WORK REQUEST ▸
Your task is to gather the lines below that hold the string "quotient".

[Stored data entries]
/---
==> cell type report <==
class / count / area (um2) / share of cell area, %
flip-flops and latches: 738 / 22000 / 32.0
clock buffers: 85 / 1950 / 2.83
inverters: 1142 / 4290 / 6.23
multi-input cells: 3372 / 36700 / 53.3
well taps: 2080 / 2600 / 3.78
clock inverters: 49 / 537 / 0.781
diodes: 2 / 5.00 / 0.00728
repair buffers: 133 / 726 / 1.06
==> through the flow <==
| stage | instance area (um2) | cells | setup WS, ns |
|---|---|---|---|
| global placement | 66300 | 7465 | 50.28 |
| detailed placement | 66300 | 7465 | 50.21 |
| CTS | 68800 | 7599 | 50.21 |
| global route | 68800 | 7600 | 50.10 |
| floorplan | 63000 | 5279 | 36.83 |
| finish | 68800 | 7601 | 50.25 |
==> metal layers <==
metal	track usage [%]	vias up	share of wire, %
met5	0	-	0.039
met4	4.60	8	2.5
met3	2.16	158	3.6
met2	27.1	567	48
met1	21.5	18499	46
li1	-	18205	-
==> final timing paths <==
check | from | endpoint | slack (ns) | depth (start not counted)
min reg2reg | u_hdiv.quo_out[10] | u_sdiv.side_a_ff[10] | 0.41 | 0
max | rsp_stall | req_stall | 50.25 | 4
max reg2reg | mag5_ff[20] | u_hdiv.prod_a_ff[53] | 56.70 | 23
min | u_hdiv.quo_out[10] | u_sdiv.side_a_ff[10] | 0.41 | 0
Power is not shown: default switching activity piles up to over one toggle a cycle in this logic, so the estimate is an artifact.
**src/rtl/lamp_button_mode_controller_defines.svh**
```systemverilog
// Assertion macros for the lamp button mode controller.
// Included by the top level; depends on nothing else.
`ifndef LAMP_BUTTON_MODE_CONTROLLER_DEFINES_SVH
`define LAMP_BUTTON_MODE_CONTROLLER_DEFINES_SVH

// The consequent must hold in the same cycle as the antecedent.
`define LBM_ASSERT_NOW(lbl, clk, rst_n, ante, cons, msg) \
  lbl: assert property (@(posedge clk) disable iff (!rst_n) (ante) |-> (cons)) \
    else $error(msg);

// The consequent must hold in the cycle after the antecedent.
`define LBM_ASSERT_NEXT(lbl, clk, rst_n, ante, cons, msg) \
  lbl: assert property (@(posedge clk) disable iff (!rst_n) (ante) |=> (cons)) \
    else $error(msg);

`endif

```
**src/rtl/lbm_pkg.sv**
```systemverilog
// Shared widths, reset values and unit request/response types for the
// lamp button mode controller. No dependencies.
package lbm_pkg;

  // Field widths.
  localparam int LBM_HOLD_W   = 24;
  localparam int LBM_CFG_W    = 16;
  localparam int LBM_BRIGHT_W = 8;

  // Serial multiplier: wide operand times an 8-bit operand.
  localparam int LBM_MUL_A_W   = 24;
  localparam int LBM_MUL_B_W   = 8;
  localparam int LBM_PROD_W    = LBM_MUL_A_W + LBM_MUL_B_W;
  localparam int LBM_MUL_CNT_W = $clog2(LBM_MUL_B_W);

  // Serial divider: 32-bit dividend, 24-bit divisor.
  localparam int LBM_DIV_N_W   = 32;
  localparam int LBM_DIV_D_W   = 24;
  localparam int LBM_DIV_CNT_W = $clog2(LBM_DIV_N_W);

  // Brightness limits and reset values.
  localparam logic [LBM_BRIGHT_W-1:0] LBM_BRIGHT_MAX   = 8'd255;
  localparam logic [LBM_BRIGHT_W-1:0] LBM_BRIGHT_RESET = 8'd50;

  localparam logic [LBM_CFG_W-1:0]    LBM_HOLD_MIN_RST = 16'd500;
  localparam logic [LBM_CFG_W-1:0]    LBM_RAMP_RST     = 16'd4000;
  localparam logic [LBM_CFG_W-1:0]    LBM_PERIOD_RST   = 16'd10000;
  localparam logic [LBM_BRIGHT_W-1:0] LBM_MIN_BRT_RST  = 8'd15;

  typedef struct packed {
    logic                   start;
    logic [LBM_MUL_A_W-1:0] a;
    logic [LBM_MUL_B_W-1:0] b;
  } lbm_mul_req_t;

  typedef struct packed {
    logic                  busy;
    logic                  done;
    logic [LBM_PROD_W-1:0] prod;
  } lbm_mul_rsp_t;

  typedef struct packed {
    logic                   start;
    logic [LBM_DIV_N_W-1:0] num;
    logic [LBM_DIV_D_W-1:0] den;
  } lbm_div_req_t;

  typedef struct packed {
    logic                   busy;
    logic                   done;
    logic [LBM_DIV_N_W-1:0] quo;
    logic [LBM_DIV_D_W-1:0] rem;
  } lbm_div_rsp_t;

endpackage

```
**src/rtl/lbm_mul.sv**
```systemverilog
// Bit-serial shift-add multiplier, one bit of the narrow operand per cycle.
// Depends on lbm_pkg.
module lbm_mul (
  input  logic                 clk_i,
  input  logic                 rst_ni,
  input  lbm_pkg::lbm_mul_req_t req_i,
  output lbm_pkg::lbm_mul_rsp_t rsp_o
);

  logic [lbm_pkg::LBM_MUL_A_W-1:0]   a_q;
  logic [lbm_pkg::LBM_MUL_B_W-1:0]   b_q;
  logic [lbm_pkg::LBM_PROD_W-1:0]    acc_q;
  logic [lbm_pkg::LBM_MUL_CNT_W-1:0] cnt_q;
  logic                              busy_q;
  logic                              done_q;
  logic [lbm_pkg::LBM_PROD_W-1:0]    addend;

  // The multiplicand is added when the current top bit of the multiplier is set.
  assign addend = b_q[lbm_pkg::LBM_MUL_B_W-1] ? lbm_pkg::LBM_PROD_W'(a_q) : '0;

  // Multiplier bits are consumed from the top, the product shifts left each step.
  always_ff @(posedge clk_i or negedge rst_ni) begin
    if (!rst_ni) begin
      a_q    <= '0;
      b_q    <= '0;
      acc_q  <= '0;
      cnt_q  <= '0;
      busy_q <= 1'b0;
      done_q <= 1'b0;
    end else begin
      done_q <= 1'b0;
      if (req_i.start) begin
        a_q    <= req_i.a;
        b_q    <= req_i.b;
        acc_q  <= '0;
        cnt_q  <= '0;
        busy_q <= 1'b1;
      end else if (busy_q) begin
        acc_q <= {acc_q[lbm_pkg::LBM_PROD_W-2:0], 1'b0} + addend;
        b_q   <= {b_q[lbm_pkg::LBM_MUL_B_W-2:0], 1'b0};
        cnt_q <= cnt_q + 1'b1;
        if (cnt_q == lbm_pkg::LBM_MUL_CNT_W'(lbm_pkg::LBM_MUL_B_W - 1)) begin
          busy_q <= 1'b0;
          done_q <= 1'b1;
        end
      end
    end
  end

  assign rsp_o.busy = busy_q;
  assign rsp_o.done = done_q;
  assign rsp_o.prod = acc_q;

endmodule

```
**src/rtl/lbm_div.sv**
```systemverilog
// Restoring bit-serial divider, one quotient bit per cycle.
// Depends on lbm_pkg.
module lbm_div (
  input  logic                 clk_i,
  input  logic                 rst_ni,
  input  lbm_pkg::lbm_div_req_t req_i,
  output lbm_pkg::lbm_div_rsp_t rsp_o
);

  logic [lbm_pkg::LBM_DIV_N_W-1:0]   n_q;
  logic [lbm_pkg::LBM_DIV_D_W-1:0]   d_q;
  logic [lbm_pkg::LBM_DIV_D_W-1:0]   r_q;
  logic [lbm_pkg::LBM_DIV_CNT_W-1:0] cnt_q;
  logic                              busy_q;
  logic                              done_q;
  logic [lbm_pkg::LBM_DIV_D_W:0]     trial;
  logic [lbm_pkg::LBM_DIV_D_W:0]     diff;
  logic                              fits;

  // Bring down the next dividend bit and try a subtraction.
  assign trial = {r_q, n_q[lbm_pkg::LBM_DIV_N_W-1]};
  assign fits  = (trial >= {1'b0, d_q});
  assign diff  = trial - {1'b0, d_q};

  // The dividend register fills with quotient bits from the bottom.
  always_ff @(posedge clk_i or negedge rst_ni) begin
    if (!rst_ni) begin
      n_q    <= '0;
      d_q    <= '0;
      r_q    <= '0;
      cnt_q  <= '0;
      busy_q <= 1'b0;
      done_q <= 1'b0;
    end else begin
      done_q <= 1'b0;
      if (req_i.start) begin
        n_q    <= req_i.num;
        d_q    <= req_i.den;
        r_q    <= '0;
        cnt_q  <= '0;
        busy_q <= 1'b1;
      end else if (busy_q) begin
        n_q   <= {n_q[lbm_pkg::LBM_DIV_N_W-2:0], fits};
        r_q   <= fits ? diff[lbm_pkg::LBM_DIV_D_W-1:0] : trial[lbm_pkg::LBM_DIV_D_W-1:0];
        cnt_q <= cnt_q + 1'b1;
        if (cnt_q == lbm_pkg::LBM_DIV_CNT_W'(lbm_pkg::LBM_DIV_N_W - 1)) begin
          busy_q <= 1'b0;
          done_q <= 1'b1;
        end
      end
    end
  end

  assign rsp_o.busy = busy_q;
  assign rsp_o.done = done_q;
  assign rsp_o.quo  = n_q;
  assign rsp_o.rem  = r_q;

endmodule

```
**src/rtl/lamp_button_mode_controller.sv**
```systemverilog
// Top level of the lamp button mode controller: lamp state, event sequencer.
// Depends on lbm_pkg, lbm_mul, lbm_div and lamp_button_mode_controller_defines.svh.
//
//  Channel | Direction | Handshake             | Word
//  in      | input     | in_valid_i/in_stall_o | req_type, click_count, hold_ms
//  out     | output    | out_valid_o/out_stall_i | lamp state snapshot
//  cfg     | input     | cfg_valid_i/cfg_ready_o | cfg_index_i, cfg_data_i
//
// One word at a time. Clicks, hold ends and trivial holds go from DECODE to EMIT.
// A brightness ramp: R_MUL1, R_DIV1 and, unless of zero length, R_MUL2, R_DIV2.
// A colour sweep: C_MUL1, C_DIV1, C_MOD, C_MUL2, C_DIV2; serial units in series.
// Reset clears all state asynchronously; no clearing pass is needed.
// A finished word waits in the output register while the next input is accepted.
`include "lamp_button_mode_controller_defines.svh"

module lamp_button_mode_controller (
  input  logic        clk_i,
  input  logic        rst_ni,
  input  logic        in_valid_i,
  output logic        in_stall_o,
  input  logic        req_type_i,
  input  logic [2:0]  click_count_i,
  input  logic [23:0] hold_ms_i,
  output logic        out_valid_o,
  input  logic        out_stall_i,
  output logic        lamp_on_o,
  output logic [2:0]  color_mode_o,
  output logic [1:0]  color_substate_o,
  output logic [7:0]  brightness_out_o,
  output logic [7:0]  color_index_out_o,
  output logic        show_battery_o,
  input  logic        cfg_valid_i,
  output logic        cfg_ready_o,
  input  logic [1:0]  cfg_index_i,
  input  logic [15:0] cfg_data_i
);

  typedef enum logic [1:0] {
    CFG_HOLD_MIN   = 2'd0,
    CFG_RAMP       = 2'd1,
    CFG_PERIOD     = 2'd2,
    CFG_MIN_BRIGHT = 2'd3
  } cfg_idx_e;

  typedef enum logic [3:0] {
    ST_IDLE,
    ST_DECODE,
    ST_R_MUL1,
    ST_R_DIV1,
    ST_R_MUL2,
    ST_R_DIV2,
    ST_C_MUL1,
    ST_C_DIV1,
    ST_C_MOD,
    ST_C_MUL2,
    ST_C_DIV2,
    ST_EMIT
  } state_e;

  localparam logic       REQ_CLICK  = 1'b0;
  localparam logic [2:0] N_NONE     = 3'd0;
  localparam logic [2:0] N_TOGGLE   = 3'd1;
  localparam logic [2:0] N_SUBSTATE = 3'd2;
  localparam logic [2:0] N_MODE_UP  = 3'd3;
  localparam logic [2:0] N_MODE_DN  = 3'd4;
  localparam logic [2:0] N_BATTERY  = 3'd5;
  localparam logic [2:0] MODE_MAX   = 3'd4;

  // Highest sub-state of each mode.
  function automatic logic [2:0] sub_max(input logic [2:0] mode);
    logic [2:0] mx;
    unique case (mode)
      3'd0:    mx = 3'd1;
      3'd1:    mx = 3'd3;
      3'd2:    mx = 3'd2;
      3'd3:    mx = 3'd1;
      default: mx = 3'd0;
    endcase
    return mx;
  endfunction

  // Step the sub-state, wrapping one past the maximum to zero and clamping beyond it.
  function automatic logic [1:0] sub_next(input logic [2:0] mode, input logic [1:0] sub);
    logic [2:0] v;
    logic [2:0] mx;
    logic [2:0] r;
    v  = {1'b0, sub} + 3'd1;
    mx = sub_max(mode);
    if (v == mx + 3'd1) r = 3'd0;
    else if (v > mx)    r = mx;
    else                r = v;
    return r[1:0];
  endfunction

  function automatic logic [2:0] mode_up(input logic [2:0] mode);
    logic [3:0] v;
    logic [2:0] r;
    v = {1'b0, mode} + 4'd1;
    if (v == {1'b0, MODE_MAX} + 4'd1) r = 3'd0;
    else if (v > {1'b0, MODE_MAX})    r = MODE_MAX;
    else                              r = v[2:0];
    return r;
  endfunction

  function automatic logic [2:0] mode_down(input logic [2:0] mode);
    logic [2:0] v;
    logic [2:0] r;
    v = mode - 3'd1;
    if (mode == 3'd0)     r = MODE_MAX;
    else if (v > MODE_MAX) r = MODE_MAX;
    else                  r = v;
    return r;
  endfunction

  // Configuration registers.
  logic [15:0] hold_min_q;
  logic [15:0] ramp_q;
  logic [15:0] period_q;
  logic [7:0]  min_bright_q;

  // Lamp state.
  logic       active_q;
  logic [2:0] mode_q;
  logic [1:0] sub_q;
  logic [7:0] bright_q;
  logic [7:0] base_q;
  logic [7:0] index_q;
  logic [7:0] saved_q;
  logic       battery_q;

  // Latched event and working values.
  state_e      state_q;
  logic        req_q;
  logic [2:0]  cnt_q;
  logic [23:0] hold_q;
  logic [23:0] d_q;
  logic [15:0] p_q;
  logic [7:0]  gap_q;
  logic [23:0] len_q;

  // Output register.
  logic       out_valid_q;
  logic       lamp_on_q;
  logic [2:0] color_mode_q;
  logic [1:0] color_sub_q;
  logic [7:0] brightness_q;
  logic [7:0] color_index_q;
  logic       show_battery_q;

  lbm_pkg::lbm_mul_req_t mul_req_q;
  lbm_pkg::lbm_mul_rsp_t mul_rsp;
  lbm_pkg::lbm_div_req_t div_req_q;
  lbm_pkg::lbm_div_rsp_t div_rsp;

  logic        in_accept;
  logic        out_free;
  logic        ending;
  logic        up;
  logic [23:0] d_sat;
  logic [15:0] p_eff;
  logic [7:0]  range_w;
  logic [7:0]  gap_up;
  logic [7:0]  gap_dn;
  logic [7:0]  gap_sel;
  logic [7:0]  ramp_target;
  logic [23:0] len_w;
  logic [23:0] x_sel;
  logic [15:0] shift_w;
  logic [31:0] num_c;

  assign in_accept = in_valid_i && !in_stall_o;
  assign out_free  = !out_valid_q || !out_stall_i;

  // Hold time after the minimum, ramp gaps and the effective colour period.
  always_comb begin
    ending      = (hold_q[23:1] == 23'd0);
    up          = (cnt_q == N_TOGGLE);
    d_sat       = (hold_q > {8'd0, hold_min_q}) ? hold_q - {8'd0, hold_min_q} : 24'd0;
    p_eff       = (period_q == 16'd0) ? 16'd1 : period_q;
    range_w     = lbm_pkg::LBM_BRIGHT_MAX - min_bright_q;
    gap_up      = lbm_pkg::LBM_BRIGHT_MAX - base_q;
    gap_dn      = (base_q > min_bright_q) ? base_q - min_bright_q : 8'd0;
    gap_sel     = up ? gap_up : gap_dn;
    ramp_target = up ? lbm_pkg::LBM_BRIGHT_MAX : min_bright_q;
    len_w       = div_rsp.quo[23:0];
    x_sel       = (d_q < len_w) ? d_q : len_w;
    shift_w     = div_rsp.quo[15:0];
    if (cnt_q == N_MODE_UP) begin
      num_c = 32'(d_q) + 32'(shift_w);
    end else if (d_q < {8'd0, shift_w}) begin
      num_c = {16'd0, p_q - (shift_w - d_q[15:0])};
    end else begin
      num_c = {8'd0, d_q - {8'd0, shift_w}};
    end
  end

  // Configuration writes must only be issued while the block is idle; unchecked here.
  assign cfg_ready_o = 1'b1;

  always_ff @(posedge clk_i or negedge rst_ni) begin
    if (!rst_ni) begin
      hold_min_q   <= lbm_pkg::LBM_HOLD_MIN_RST;
      ramp_q       <= lbm_pkg::LBM_RAMP_RST;
      period_q     <= lbm_pkg::LBM_PERIOD_RST;
      min_bright_q <= lbm_pkg::LBM_MIN_BRT_RST;
    end else if (cfg_valid_i && cfg_ready_o) begin
      unique case (cfg_idx_e'(cfg_index_i))
        CFG_HOLD_MIN:   hold_min_q   <= cfg_data_i;
        CFG_RAMP:       ramp_q       <= cfg_data_i;
        CFG_PERIOD:     period_q     <= cfg_data_i;
        CFG_MIN_BRIGHT: min_bright_q <= cfg_data_i[7:0];
        default: ;
      endcase
    end
  end

  // Event sequencer with lamp state and the output register.
  always_ff @(posedge clk_i or negedge rst_ni) begin
    if (!rst_ni) begin
      state_q        <= ST_IDLE;
      active_q       <= 1'b0;
      mode_q         <= 3'd0;
      sub_q          <= 2'd0;
      bright_q       <= lbm_pkg::LBM_BRIGHT_RESET;
      base_q         <= lbm_pkg::LBM_BRIGHT_RESET;
      index_q        <= 8'd0;
      saved_q        <= 8'd0;
      battery_q      <= 1'b0;
      req_q          <= REQ_CLICK;
      cnt_q          <= N_NONE;
      hold_q         <= 24'd0;
      d_q            <= 24'd0;
      p_q            <= 16'd1;
      gap_q          <= 8'd0;
      len_q          <= 24'd0;
      mul_req_q      <= '0;
      div_req_q      <= '0;
      out_valid_q    <= 1'b0;
      lamp_on_q      <= 1'b0;
      color_mode_q   <= 3'd0;
      color_sub_q    <= 2'd0;
      brightness_q   <= lbm_pkg::LBM_BRIGHT_RESET;
      color_index_q  <= 8'd0;
      show_battery_q <= 1'b0;
    end else begin
      mul_req_q.start <= 1'b0;
      div_req_q.start <= 1'b0;
      if (out_valid_q && !out_stall_i) begin
        out_valid_q <= 1'b0;
      end

      unique case (state_q)
        ST_IDLE: begin
          if (in_accept) begin
            req_q   <= req_type_i;
            cnt_q   <= click_count_i;
            hold_q  <= hold_ms_i;
            state_q <= ST_DECODE;
          end
        end

        ST_DECODE: begin
          state_q <= ST_EMIT;
          if (req_q == REQ_CLICK) begin
            // Click release: all updates settle here.
            if (cnt_q != N_NONE) begin
              battery_q <= (cnt_q == N_BATTERY);
            end
            case (cnt_q) inside
              N_TOGGLE: begin
                active_q <= ~active_q;
                index_q  <= 8'd0;
                saved_q  <= 8'd0;
              end
              N_SUBSTATE: begin
                if (active_q) begin
                  sub_q   <= sub_next(mode_q, sub_q);
                  index_q <= 8'd0;
                  saved_q <= 8'd0;
                end
              end
              N_MODE_UP, N_MODE_DN: begin
                if (active_q) begin
                  mode_q  <= (cnt_q == N_MODE_UP) ? mode_up(mode_q) : mode_down(mode_q);
                  sub_q   <= 2'd0;
                  index_q <= 8'd0;
                  saved_q <= 8'd0;
                end
              end
              default: ;
            endcase
          end else if (cnt_q != N_NONE && active_q) begin
            // Hold event on a lit lamp.
            battery_q <= 1'b0;
            d_q       <= d_sat;
            p_q       <= p_eff;
            case (cnt_q) inside
              N_TOGGLE, N_SUBSTATE: begin
                gap_q <= gap_sel;
                if (ending) begin
                  base_q <= bright_q;
                end else if (gap_sel == 8'd0) begin
                  bright_q <= base_q;
                end else if (range_w == 8'd0) begin
                  bright_q <= ramp_target;
                end else begin
                  mul_req_q <= '{start: 1'b1, a: {8'd0, ramp_q}, b: gap_sel};
                  state_q   <= ST_R_MUL1;
                end
              end
              N_MODE_UP, N_MODE_DN: begin
                if (ending) begin
                  saved_q <= index_q;
                end else begin
                  mul_req_q <= '{start: 1'b1, a: {8'd0, p_eff}, b: saved_q};
                  state_q   <= ST_C_MUL1;
                end
              end
              default: ;
            endcase
          end
        end

        // Ramp length: ramp_ms * gap / range.
        ST_R_MUL1: begin
          if (mul_rsp.done) begin
            div_req_q <= '{start: 1'b1, num: mul_rsp.prod, den: {16'd0, range_w}};
            state_q   <= ST_R_DIV1;
          end
        end

        ST_R_DIV1: begin
          if (div_rsp.done) begin
            len_q <= len_w;
            if (len_w == 24'd0) begin
              bright_q <= ramp_target;
              state_q  <= ST_EMIT;
            end else begin
              mul_req_q <= '{start: 1'b1, a: x_sel, b: gap_q};
              state_q   <= ST_R_MUL2;
            end
          end
        end

        // Brightness offset: min(d, len) * gap / len.
        ST_R_MUL2: begin
          if (mul_rsp.done) begin
            div_req_q <= '{start: 1'b1, num: mul_rsp.prod, den: len_q};
            state_q   <= ST_R_DIV2;
          end
        end

        ST_R_DIV2: begin
          if (div_rsp.done) begin
            bright_q <= up ? base_q + div_rsp.quo[7:0] : base_q - div_rsp.quo[7:0];
            state_q  <= ST_EMIT;
          end
        end

        // Sweep phase: period * saved_index / 255.
        ST_C_MUL1: begin
          if (mul_rsp.done) begin
            div_req_q <= '{start: 1'b1, num: mul_rsp.prod,
                           den: 24'(lbm_pkg::LBM_BRIGHT_MAX)};
            state_q   <= ST_C_DIV1;
          end
        end

        ST_C_DIV1: begin
          if (div_rsp.done) begin
            div_req_q <= '{start: 1'b1, num: num_c, den: {8'd0, p_q}};
            state_q   <= ST_C_MOD;
          end
        end

        // Position within the period, scaled to 0..254.
        ST_C_MOD: begin
          if (div_rsp.done) begin
            mul_req_q <= '{start: 1'b1, a: {8'd0, div_rsp.rem[15:0]},
                           b: lbm_pkg::LBM_BRIGHT_MAX};
            state_q   <= ST_C_MUL2;
          end
        end

        ST_C_MUL2: begin
          if (mul_rsp.done) begin
            div_req_q <= '{start: 1'b1, num: mul_rsp.prod, den: {8'd0, p_q}};
            state_q   <= ST_C_DIV2;
          end
        end

        ST_C_DIV2: begin
          if (div_rsp.done) begin
            index_q <= (cnt_q == N_MODE_UP) ? div_rsp.quo[7:0]
                                            : lbm_pkg::LBM_BRIGHT_MAX - div_rsp.quo[7:0];
            state_q <= ST_EMIT;
          end
        end

        // Hand the state to the output register once it is free.
        ST_EMIT: begin
          if (out_free) begin
            out_valid_q    <= 1'b1;
            lamp_on_q      <= active_q;
            color_mode_q   <= mode_q;
            color_sub_q    <= sub_q;
            brightness_q   <= bright_q;
            color_index_q  <= index_q;
            show_battery_q <= battery_q;
            state_q        <= ST_IDLE;
          end
        end

        default: state_q <= ST_IDLE;
      endcase
    end
  end

  lbm_mul u_mul (
    .clk_i  (clk_i),
    .rst_ni (rst_ni),
    .req_i  (mul_req_q),
    .rsp_o  (mul_rsp)
  );

  lbm_div u_div (
    .clk_i  (clk_i),
    .rst_ni (rst_ni),
    .req_i  (div_req_q),
    .rsp_o  (div_rsp)
  );

  assign in_stall_o        = (state_q != ST_IDLE);
  assign out_valid_o       = out_valid_q;
  assign lamp_on_o         = lamp_on_q;
  assign color_mode_o      = color_mode_q;
  assign color_substate_o  = color_sub_q;
  assign brightness_out_o  = brightness_q;
  assign color_index_out_o = color_index_q;
  assign show_battery_o    = show_battery_q;

  // Checks on the sequencer, the output word and the shared divider.
  `LBM_ASSERT_NEXT(a_accept_busy, clk_i, rst_ni, in_accept, in_stall_o, "no stall after accept")
  `LBM_ASSERT_NOW(a_mode_range, clk_i, rst_ni, out_valid_o, color_mode_o <= MODE_MAX, "mode range")
  `LBM_ASSERT_NOW(a_sub_range, clk_i, rst_ni, out_valid_o, {1'b0, color_substate_o} <= sub_max(color_mode_o), "substate range")
  `LBM_ASSERT_NOW(a_div_idle, clk_i, rst_ni, div_req_q.start, !div_rsp.busy, "divider restarted while busy")

endmodule

```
\---
OUTPUT FOR THIS EXERCISE ▸
// Restoring bit-serial divider, one quotient bit per cycle.
  // The dividend register fills with quotient bits from the bottom.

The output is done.